Cantharellus subpruinosus was first described as a distinct species by Guillaume Eyssartier and Bart Buyck in 2001, based on specimens collected in the Haute-Savoie department of France. The species was recognised as new due to several unique morphological characteristics, particularly its distinctively paler, initially pruinose (powdery) cap and the vibrant ochre-orange colouration it acquires with age. Its epithet subpruinosus refers directly to the subtle white powdery coating (pruina) that partially covers its cap when young.

This species differs from closely related relatives, such as Cantharellus cibarius var. atlanticus, by its distinctly paler stalk, lighter gill folds, and the characteristic pale yellow to ochre-orange flesh. According to the author, these morphological distinctions justified its description as a separate species rather than a variety or form of a previously known chanterelle.

==Habitat and distribution==

Cantharellus subpruinosus grows in mossy, forested habitats, typically within mixed woodlands dominated by broad-leaved trees and spruce (Picea species). It can be found growing singly or in clusters on the forest floor.

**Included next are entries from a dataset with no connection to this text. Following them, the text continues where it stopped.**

This design comes from an exercise in tuning for small area, a short achievable clock period and few clock cycles per item on the open sky130 flow, not from production work. In this exercise RTL edits were held to simulation tests only and were not proved equivalent to the original. Power is estimated from default activity; no workload was simulated.

--- design.v ---
`default_nettype none
package ggef_pkg;
  localparam MAX_CELL_SIZE = 64;
  localparam GRID_CELLS    = 16;
  localparam GLYPH_COUNT   = 256;
  localparam CELL_POS_W  = $clog2(MAX_CELL_SIZE);
  localparam CELL_SIZE_W = CELL_POS_W + 1;
  localparam GRID_W      = $clog2(GRID_CELLS);
  localparam GLYPH_W     = $clog2(GLYPH_COUNT);
  localparam logic [GLYPH_W-1:0]     LETTER_A_IDX  = GLYPH_W'(65);
  localparam logic [CELL_SIZE_W-1:0] CELL_SIZE_RST = CELL_SIZE_W'(8);
  localparam logic [CELL_SIZE_W-1:0] CELL_SIZE_MAX = CELL_SIZE_W'(MAX_CELL_SIZE);
  localparam logic CFG_CELL_WIDTH  = 1'b0;
  localparam logic CFG_CELL_HEIGHT = 1'b1;
  localparam logic OP_PIXEL = 1'b0;
  localparam logic OP_QUERY = 1'b1;
  localparam logic ST_IDLE = 1'b0;
  localparam logic ST_EXEC = 1'b1;
  localparam EXT_W   = 2 * CELL_POS_W + 1;
  localparam EXT_VLD = 2 * CELL_POS_W;
  function automatic logic [CELL_SIZE_W-1:0] eff_size(input logic [CELL_SIZE_W-1:0] v);
    logic [CELL_SIZE_W-1:0] r;
    r = v;
    if (v == '0) begin
      r = CELL_SIZE_W'(1);
    end else if (v > CELL_SIZE_MAX) begin
      r = CELL_SIZE_MAX;
    end
    eff_size = r;
  endfunction
endpackage
`default_nettype wire
`default_nettype none
module glyph_grid_extent_finder (
  input  wire logic                        clk,
  input  wire logic                        rst_n,
  input  wire logic                        cfg_we,
  input  wire logic                        cfg_index,
  input  wire logic [6:0]                  cfg_data,
  input  wire logic                        in_valid,
  output      logic                        in_stall,
  input  wire logic                        in_op,
  input  wire logic                        in_frame_start,
  input  wire logic [31:0]                 in_pixel_value,
  input  wire logic [7:0]                  in_glyph_index,
  output      logic                        out_valid,
  input  wire logic                        out_stall,
  output      logic [9:0]                  out_glyph_x,
  output      logic [10:0]                 out_glyph_y,
  output      logic [6:0]                  out_glyph_w,
  output      logic [6:0]                  out_glyph_h,
  output      logic [5:0]                  out_space_width,
  output      logic [6:0]                  out_line_height
);
  localparam logic [11:0] EMPTY = {6'd63, 6'd0};
  logic [6:0]  cw_r, ch_r;
  logic [5:0]  cwm1_r, chm1_r;
  logic [6:0]  cfg_eff;
  logic [31:0] bg_r;
  logic [7:0]  t_r;
  logic        sk_v, sk_op, sk_fs, sk_ink;
  logic [7:0]  sk_gi;
  logic        v1, op1, fs1, ink1;
  logic [7:0]  gi1;
  logic [7:0]  ra1;               
  logic [7:0]  pa;                
  logic [5:0]  icc_r, icr_r;
  logic [3:0]  cc_r, cr_r;
  logic [6:0]  top_r, abot_r;
  logic [11:0] ring [256];
  logic [11:0] rb   [16];          
  logic [15:0] pend;               
  logic        fl;                 
  logic        v2;
  logic        s2_rd;             
  logic        par2;              
  logic [11:0] rd2;
  logic [9:0]  px2;
  logic [10:0] y2;
  logic [6:0]  h2, lh2;
  logic        ov;
  logic [9:0]  ox;
  logic [10:0] oy;
  logic [6:0]  ow, oh, olh;
  logic [15:0] touched;
  logic        touched_any;
  always_comb begin
    for (int c = 0; c < 16; c++)
      touched[c] = (icr_r != 6'd0) || (4'(c) < cc_r) || ((4'(c) == cc_r) && (icc_r != 6'd0));
    touched_any = (icr_r != 6'd0) || (cc_r != 4'd0) || (icc_r != 6'd0);
  end
  logic take, out_free, s2_free, fs_ready, s1_go, s1_free, s1_load, pix1, pproc, mark;
  assign take     = in_valid && !sk_v;
  assign out_free = !ov || !out_stall;
  assign s2_free  = !v2 || (out_free && !s2_rd);
  assign fs_ready = (pend == 16'd0) && (fl || !touched_any);
  assign s1_go    = v1 && (op1 ? (s2_free && !(v2 && s2_rd)) : (!fs1 || fs_ready));
  assign s1_free  = !v1 || s1_go;
  assign s1_load  = s1_free && (sk_v || take);
  assign pix1     = v1 && !op1;
  assign pproc    = pix1 && (!fs1 || fs_ready);
  assign mark     = pix1 && fs1 && !fl && touched_any;
  logic [5:0]  p_icc, p_icr;
  logic [3:0]  p_cc, p_cr;
  logic [6:0]  e_top, e_abot;
  logic        first, icc_last, icr_last;
  logic [11:0] base, merged;
  logic [5:0]  m_left, m_right;
  logic [5:0]  icc_d, icr_d;
  logic [3:0]  cc_d, cr_d;
  logic [6:0]  top_d, abot_d;
  always_comb begin
    p_icc  = fs1 ? 6'd0 : icc_r;
    p_icr  = fs1 ? 6'd0 : icr_r;
    p_cc   = fs1 ? 4'd0 : cc_r;
    p_cr   = fs1 ? 4'd0 : cr_r;
    e_top  = fs1 ? ch_r : top_r;
    e_abot = fs1 ? ch_r : abot_r;
    first  = (p_icc == 6'd0) && (p_icr == 6'd0);
    base   = first ? EMPTY : rb[0];
    m_left  = base[11:6];
    m_right = base[5:0];
    if (ink1 && (p_icc < base[11:6])) m_left  = p_icc;
    if (ink1 && (p_icc > base[5:0]))  m_right = p_icc;
    merged = {m_left, m_right};
    top_d  = e_top;
    abot_d = e_abot;
    if (ink1 && ({1'b0, p_icr} < e_top)) top_d = {1'b0, p_icr};
    if (ink1 && ({p_cr, p_cc} == 8'd65)) abot_d = {1'b0, p_icr};
    icc_last = (p_icc == cwm1_r);
    icr_last = (p_icr == chm1_r);
    icc_d = p_icc + 6'd1;
    cc_d  = p_cc;
    icr_d = p_icr;
    cr_d  = p_cr;
    if (icc_last) begin
      icc_d = 6'd0;
      cc_d  = p_cc + 4'd1;
      if (p_cc == 4'd15) begin
        icr_d = p_icr + 6'd1;
        if (icr_last) begin
          icr_d = 6'd0;
          cr_d  = p_cr + 4'd1;
        end
      end
    end
  end
  logic        wb_en;
  logic [11:0] wb_data;
  logic [15:0] wsel;
  logic [3:0]  wbc_r, wbi_r;
  logic [15:0] hot_r;
  logic        wb_touched;
  logic [7:0]  t_n;
  logic [3:0]  tk_n, cr_n, cc_n, wbc_n;
  always_comb begin
    wb_en      = pend[wbc_r];
    wb_touched = (icr_r != 6'd0) || (wbc_r < cc_r) || ((wbc_r == cc_r) && (icc_r != 6'd0));
    wb_data    = rb[wbi_r];
    for (int k = 0; k < 16; k++)
      wsel[k] = wb_en && (wb_touched ? hot_r[k] : hot_r[(k + 1) % 16]);
    t_n   = t_r + 8'd1;
    tk_n  = t_n[7:4] + 4'(t_n[3:0] != 4'd0);
    cr_n  = pproc ? cr_d : cr_r;
    cc_n  = pproc ? cc_d : cc_r;
    wbc_n = wbc_r - 4'd1;
  end
  logic [5:0]  ring_rd;
  logic [11:0] rb_rd;
  logic        q_use_rb;
  logic [3:0]  q_r, q_c;
  logic [9:0]  q_px;
  logic [10:0] q_y;
  logic [6:0]  q_h, q_lh;
  always_comb begin
    q_r      = gi1[7:4];
    q_c      = gi1[3:0];
    ring_rd  = ring[pa][11:6];
    rb_rd    = rb[4'(q_c - cc_r)];
    q_use_rb = (touched[q_c] && (q_r == cr_r)) ||
               (pend[q_c] && !touched[q_c] && (q_r == cr_r - 4'd1));
    q_px = 10'(q_c * cw_r);
    q_y  = 11'(q_r * ch_r) + 11'(top_r);
    q_h  = (ch_r > top_r) ? ch_r - top_r : 7'd0;
    q_lh = (abot_r > top_r) ? abot_r - top_r : 7'd0;
  end
  logic        r_vld;
  logic [9:0]  r_x;
  logic [6:0]  r_w;
  always_comb begin
    r_vld = rd2[11:6] <= rd2[5:0];
    r_x   = r_vld ? px2 + 10'(rd2[11:6]) : px2;
    r_w   = r_vld ? 7'(rd2[5:0]) - 7'(rd2[11:6]) + 7'd1 : cw_r;
  end
  logic        t_ink;
  logic [7:0]  ld_gi;
  assign t_ink = !in_frame_start && (in_pixel_value != bg_r);
  assign ld_gi = sk_v ? sk_gi : in_glyph_index;
  assign cfg_eff = (cfg_data == 7'd0) ? 7'd1 : (cfg_data > 7'd64) ? 7'd64 : cfg_data;
  always_ff @(posedge clk) begin
    if (!rst_n) begin
      cw_r   <= 7'd8;
      ch_r   <= 7'd8;
      cwm1_r <= 6'd7;
      chm1_r <= 6'd7;
      bg_r   <= '0;
      t_r    <= '0;
      wbc_r  <= '0;
      wbi_r  <= '0;
      hot_r  <= 16'd1;
      sk_v   <= 1'b0;
      v1     <= 1'b0;
      v2     <= 1'b0;
      s2_rd  <= 1'b0;
      ov     <= 1'b0;
      icc_r  <= '0;
      cc_r   <= '0;
      icr_r  <= '0;
      cr_r   <= '0;
      top_r  <= 7'd8;
      abot_r <= 7'd8;
      pend   <= '0;
      fl     <= 1'b0;
    end else begin
      if (cfg_we) begin
        if (cfg_index == 1'b0) begin
          cw_r   <= cfg_eff;
          cwm1_r <= 6'(cfg_eff - 7'd1);
        end else begin
          ch_r   <= cfg_eff;
          chm1_r <= 6'(cfg_eff - 7'd1);
        end
      end
      t_r   <= t_n;
      wbc_r <= wbc_n;
      wbi_r <= wbc_n - cc_n;
      for (int k = 0; k < 16; k++) hot_r[k] <= (4'(cr_n + tk_n) == 4'(k));
      if (take && !in_op && in_frame_start) bg_r <= in_pixel_value;
      if (sk_v) begin
        if (s1_free) sk_v <= 1'b0;
      end else if (take && !s1_free) begin
        sk_v <= 1'b1;
      end
      if (s1_free) v1 <= sk_v || take;
      if (s2_free) v2 <= v1 && op1 && s1_go;
      s2_rd <= s2_free && v1 && op1 && s1_go && !q_use_rb;
      if (out_free) ov <= v2 && !s2_rd;
      if (pproc) begin
        icc_r  <= icc_d;
        cc_r   <= cc_d;
        icr_r  <= icr_d;
        cr_r   <= cr_d;
        top_r  <= top_d;
        abot_r <= abot_d;
      end
      if (pproc) fl <= 1'b0;
      else if (mark) fl <= 1'b1;
      for (int c = 0; c < 16; c++) begin
        if ((mark && touched[c]) || (pproc && icc_last && icr_last && (p_cc == 4'(c))))
          pend[c] <= 1'b1;
        else if (wb_en && (wbc_r == 4'(c)))
          pend[c] <= 1'b0;
      end
    end
  end
  always_ff @(posedge clk) begin
    for (int p = 0; p < 256; p++) begin
      if ((p % 16) == 1 && wsel[p / 16]) ring[p] <= {wb_data[5:0], wb_data[11:6]};
      else ring[p] <= {ring[(p + 255) % 256][5:0], ring[(p + 255) % 256][11:6]};
    end
  end
  always_ff @(posedge clk) begin
    if (pproc) begin
      if (icc_last) begin
        for (int i = 0; i < 15; i++) rb[i] <= rb[i + 1];
        rb[15] <= merged;
      end else begin
        rb[0] <= merged;
      end
    end
  end
  always_ff @(posedge clk) begin
    if (!sk_v) begin
      sk_op  <= in_op;
      sk_fs  <= in_frame_start;
      sk_ink <= t_ink;
      sk_gi  <= in_glyph_index;
    end
    if (s1_load) begin
      op1  <= sk_v ? sk_op  : in_op;
      fs1  <= sk_v ? sk_fs  : in_frame_start;
      ink1 <= sk_v ? sk_ink : t_ink;
      gi1  <= ld_gi;
      ra1  <= ld_gi + t_r + 8'd1;
    end else begin
      ra1  <= ra1 + 8'd1;
    end
    if (s2_free && v1 && op1 && s1_go && !q_use_rb) pa <= ra1 + 8'd1;
    else if (s1_load)                               pa <= ld_gi + t_r + 8'd1;
    else                                            pa <= ra1 + 8'd1;
    if (s2_free && v1 && op1) begin
      par2 <= pa[0];
      if (q_use_rb)   rd2        <= rb_rd;
      else if (pa[0]) rd2[5:0]   <= ring_rd;
      else            rd2[11:6]  <= ring_rd;
      px2 <= q_px;
      y2  <= q_y;
      h2  <= q_h;
      lh2 <= q_lh;
    end
    if (s2_rd) begin
      if (par2) rd2[11:6] <= ring_rd;
      else      rd2[5:0]  <= ring_rd;
    end
    if (out_free && v2 && !s2_rd) begin
      ox  <= r_x;
      oy  <= y2;
      ow  <= r_w;
      oh  <= h2;
      olh <= lh2;
    end
  end
  assign in_stall        = sk_v;
  assign out_valid       = ov;
  assign out_glyph_x     = ox;
  assign out_glyph_y     = oy;
  assign out_glyph_w     = ow;
  assign out_glyph_h     = oh;
  assign out_space_width = cw_r[6:1];
  assign out_line_height = olh;
endmodule
`default_nettype wire
--- run.sh ---
#!/bin/bash
# synth_recipe.tcl (not shown) runs the flow's synth.tcl, then flattens the netlist and writes it again
# the make line also repeats each setting of config.mk as NAME=value (left out here)
make -C /OpenROAD-flow-scripts/flow DESIGN_CONFIG=/design/flow/config.mk WORK_HOME=/design/flow/orfs CLKGATE_MAP_FILE= SYNTH_SCRIPT=/design/flow/synth_recipe.tcl finish
--- config.mk ---
export PLATFORM = sky130hd
export DESIGN_NAME = glyph_grid_extent_finder
export DESIGN_NICKNAME = glyph_grid_extent_finder
export VERILOG_FILES = /design/flow/design.v
export SDC_FILE = /design/flow/constraint.sdc
export NUM_CORES = 4
export LEC_CHECK = 0
export CAP_MARGIN = 20
export CORE_MARGIN = 2
export CORE_UTILIZATION = 50
export PLACE_DENSITY = 0.6
export SETUP_SLACK_MARGIN = 4.8
export SLEW_MARGIN = 20
export TNS_END_PERCENT = 10
--- constraint.sdc ---
create_clock -name core_clock -period 8.0 [get_ports {clk}]
set_input_delay 1.6000 -clock core_clock [delete_from_list [all_inputs] [get_ports {clk}]]
set_output_delay 1.6000 -clock core_clock [all_outputs]
set_load 0.01 [all_outputs]
==> out/results.tsv <==
metric	value	unit
Synth Area per Inst	12.94	um^2
crit path time final	3797	ps
CP Max Fanout	53	
DRT Pass-1 Iters	10	
RSZ-0062 raised after global routing	true	
Clock Power Share	38.6	%
worst clock skew	135.8	ps
post-synthesis sequential area ratio	72.13	%
largest stage delay on the critical path	680	ps
Worst Tran Pin Value	1113	ps
Synth top area share	63.87	%
Slew HR	25.50	%
Post-DP Area	106800	um^2
# fillers	15502	
Synth Register Bits	3538	
placer's final routability congestion estimate	1.044	
DP Wirelength	262700	um
clock tree buffer depth	4	
vias per cell	6.347	
synth warn	3	
part of the power in combinational logic	16.0	%
worst-case hold slack	263.4	ps
slowest CP cell	a22oi_1	
Leak	48.50	nW
count of cell types in the netlist	93	
synthesized area	102100	um^2
CTS hold repair buffers	0	
Initial DRC Count	11582	
count of input and output buffers	104	
Tot GR Track Use	38.18	%
total negative slack	0	ps
EDFF count, synth	281	
Req. time, crit path	8820	ps
CTS tree	yes	
io pins	105	
Design Area, Final	126200	um^2
worst hold path type	reg -> reg	
post-synth top area cell	dfxtp_1	
worst path cell trace	buf_4 -> buf_16 -> nor4bb_4 -> clkbuf_16 -> a22oi_1 -> o22ai_2 -> nor2_1 -> nand4_1 -> nor4_4 -> a31oi_4 -> nor2b_1 -> a221o_1	
largest net degree at the start of global routing	81	
DRC viols	0	
initial antenna violation count	42	
Non-Filler Instances	11472	
Peak VDD IR	0.0002881	V
routed vias	72812	
Slew Viols, Final	0	
Max-Cap Viols	0	
final setup fails	0	
asr flop ratio synth	0	%
sequential group share of total power	45.4	%
Core Footprint	202500	um^2
aggregate global routing overflow	0	
number of global-route vias before repair	68490	
nets@finish	8732	
CTS buffer count	349	
H-tree depth	5	
Internal Power	30.62	mW
DP Cell Count	10431	
Starting Density	50.41	%
final antenna-violating net count	0	
die area	207800	um^2
top cells by count, synth	dfxtp_1 (3257), nand3_1 (557), a22oi_1 (385), nand2_1 (379), edfxtp_1 (281)	
clock sink total	3538	
final worst-path cycle share	47.46	%
worst endpoint data arrival time	4620	ps
CP Launch Type	register	
Die Y	455.9	um
Sw Share	28.38	%
clk slew on worst S/H paths	60	ps
row cnt	165	
first-pass GRT wire length	553500	um
FMAX	263.4	MHz
NetSw	12.14	mW
total power	42.76	mW
WL/cell	36.37	um
status	finished clean	
count leader, synth	dfxtp_1	
most used flip-flop cell after synthesis	dfxtp_1	
Synth-to-Final Area Change	23.65	%
cells after synthesis	7890	
Root Buffer	clkbuf_16	
crit end category	register	
WL final	417200	um
Syn Nets	8101	
Die W	455.9	um
top cells by area, synth	dfxtp_1 (64%), edfxtp_1 (8.3%), a22oi_1 (2.8%), nand3_1 (2.7%), mux2_2 (2.3%)	
WS Path Type	reg -> reg	
clk latency of the worst-skew pair	1020	ps
Hold Fails Final Rpt	0	
PD cells	338.8	nW/um^2
share of cells above drive strength 1	21.24	%
per-stage QoR:
| stage | util (%) | setup slack [ps] |
|---|---|---|
| floorplan | - | 2382 |
| detailed placement | 52.73 | 2702 |
| global placement | 52.71 | 2734 |
| global route | 62.31 | 4175 |
| CTS | 61.10 | 4353 |
| finish | 62.33 | 4203 |
critical path: cells and delay by family, from the launching register on:
| kind | cells | cell delay (ps) |
|---|---|---|
| buffers and inverters | 3 | 620 |
| DFF | 1 | 450 |
| AOI/OAI and AO/OA | 4 | 1440 |
| and+or+nand+nor | 5 | 1100 |
state kept, by name (all words and copies together) (netlist names), 8 cells and up:
name,flops
sk_gi,8
ring,3072
y2,11
rd2,12
px2,10
rb,192
ra1,8
gi1,8
t_r,8
hot_r,16
bg_r,32
pa,8
oy,11
pend,16
ox,10
final timing paths:
path / endpoint / depth (start not counted) / slack (ps) / from
hold reg to reg: ring[183][7] / 0 / 260 / ring[182][1]
setup / recovery: rd2[3] / 12 / 4200 / pa[4]
setup reg to reg: rd2[3] / 12 / 4200 / pa[4]
hold / removal: ring[183][7] / 0 / 260 / ring[182][1]
layout by cell type (no fill, tap or decap), types with 109 or more instances in the layout:
master	count
dfxtp_1	3221
nand3_1	543
buf_4	384
clkbuf_16	366
a22oi_1	348
nand2_1	343
edfxtp_1	281
mux2_2	207
a21oi_1	166
nand4_1	163
nor2_1	161
o21ai_0	121
inv_1	119
o22ai_1	109
ha_1	109
cells by family after synthesis:
logic type                 count (synthesis)  share of synthesized area (%)
AOI/OAI and AO/OA                       1416                          9.832
xor gates and xnor gates                 126                          1.088
adders and majority gates                156                          2.169
buffers and inverters                    580                          2.336
DFF                                     3538                          72.13
muxes                                    300                          3.416
and+or+nand+nor                         1774                          9.025
final cells by class:
cell class | count | area, um^2 | area share (%)
Sequential cell | 3538 | 73730 | 58.41
Multi-Input combinational cell | 3781 | 28920 | 22.91
Clock buffer | 473 | 9955 | 7.886
Timing Repair Buffer | 715 | 8087 | 6.406
Tap cell | 2672 | 3343 | 2.649
Clock inverter | 138 | 1590 | 1.260
Inverter | 136 | 558.0 | 0.4421
Antenna cell | 19 | 47.55 | 0.03767
what timing repair did:
item / in CTS / in global routing
endpoints found under the setup margin: 557 / 466
pin swaps: 131 / 126
gates resized for setup: 526 / 267
gates cloned: 33 / 14
buffers inserted: 240 / 122
per-layer routing:
layer	wire, um	GRT usage (%)	vias to the layer above
li1	-	-	29645
met1	151700	47.21	35471
met2	173800	56.21	5767
met3	53320	12.73	1891
met4	37890	26.74	38
met5	518	0	-
power groups by stage:
stage	logic, mW	clock network, mW	registers [mW]
global route	6.71	17.3	19.4
floorplan	2.29	0	19.4
detailed placement	4.45	0	19.9
global placement	4.41	0	19.9
CTS	5.92	16.6	19.4
finish	6.83	16.5	19.4
Testbench counts, summed over its fixed seeds: cycles 44,030, items 41,958.

port drivers added, routing unchanged:
The flow's constraints put no driver on any port. The routed layout listed below was extracted and timed again, unchanged, in two steps. Step 1: set_driving_cell puts a clkbuf_16 on clk and a buf_2 on each other input, an assumption about the parent block. Step 2 adds t to the input delays and takes it off the output delays; t is the mean of the earliest and latest rising clock arrival at the registers after step 1. Input paths then give back, and output paths get back, about the clock's delay inside the block. Slacks: ideal / step 1 / step 2; pairs: ideal / step 1.
t, ns: 1.038
setup WS [ns]: 4.203 / 4.203 / 3.774
worst setup path at the end: input to register
worst data-port slew with drivers (ns): 0.06
After both steps this run still meets setup and hold. The setup slack of this run moves by 0.000 ns with the drivers and by -0.429 ns with both steps.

At the time of its original description, its known geographical distribution was known to be centred in Europe, specifically described from the Haute-Savoie region in France. Its preferred habitat includes shaded, humid environments with abundant leaf litter, providing optimal conditions for its growth and development. A report of unusual fungal species found in Cyprus included a population of Cantharellus that were suggested to be C. subpruinosus.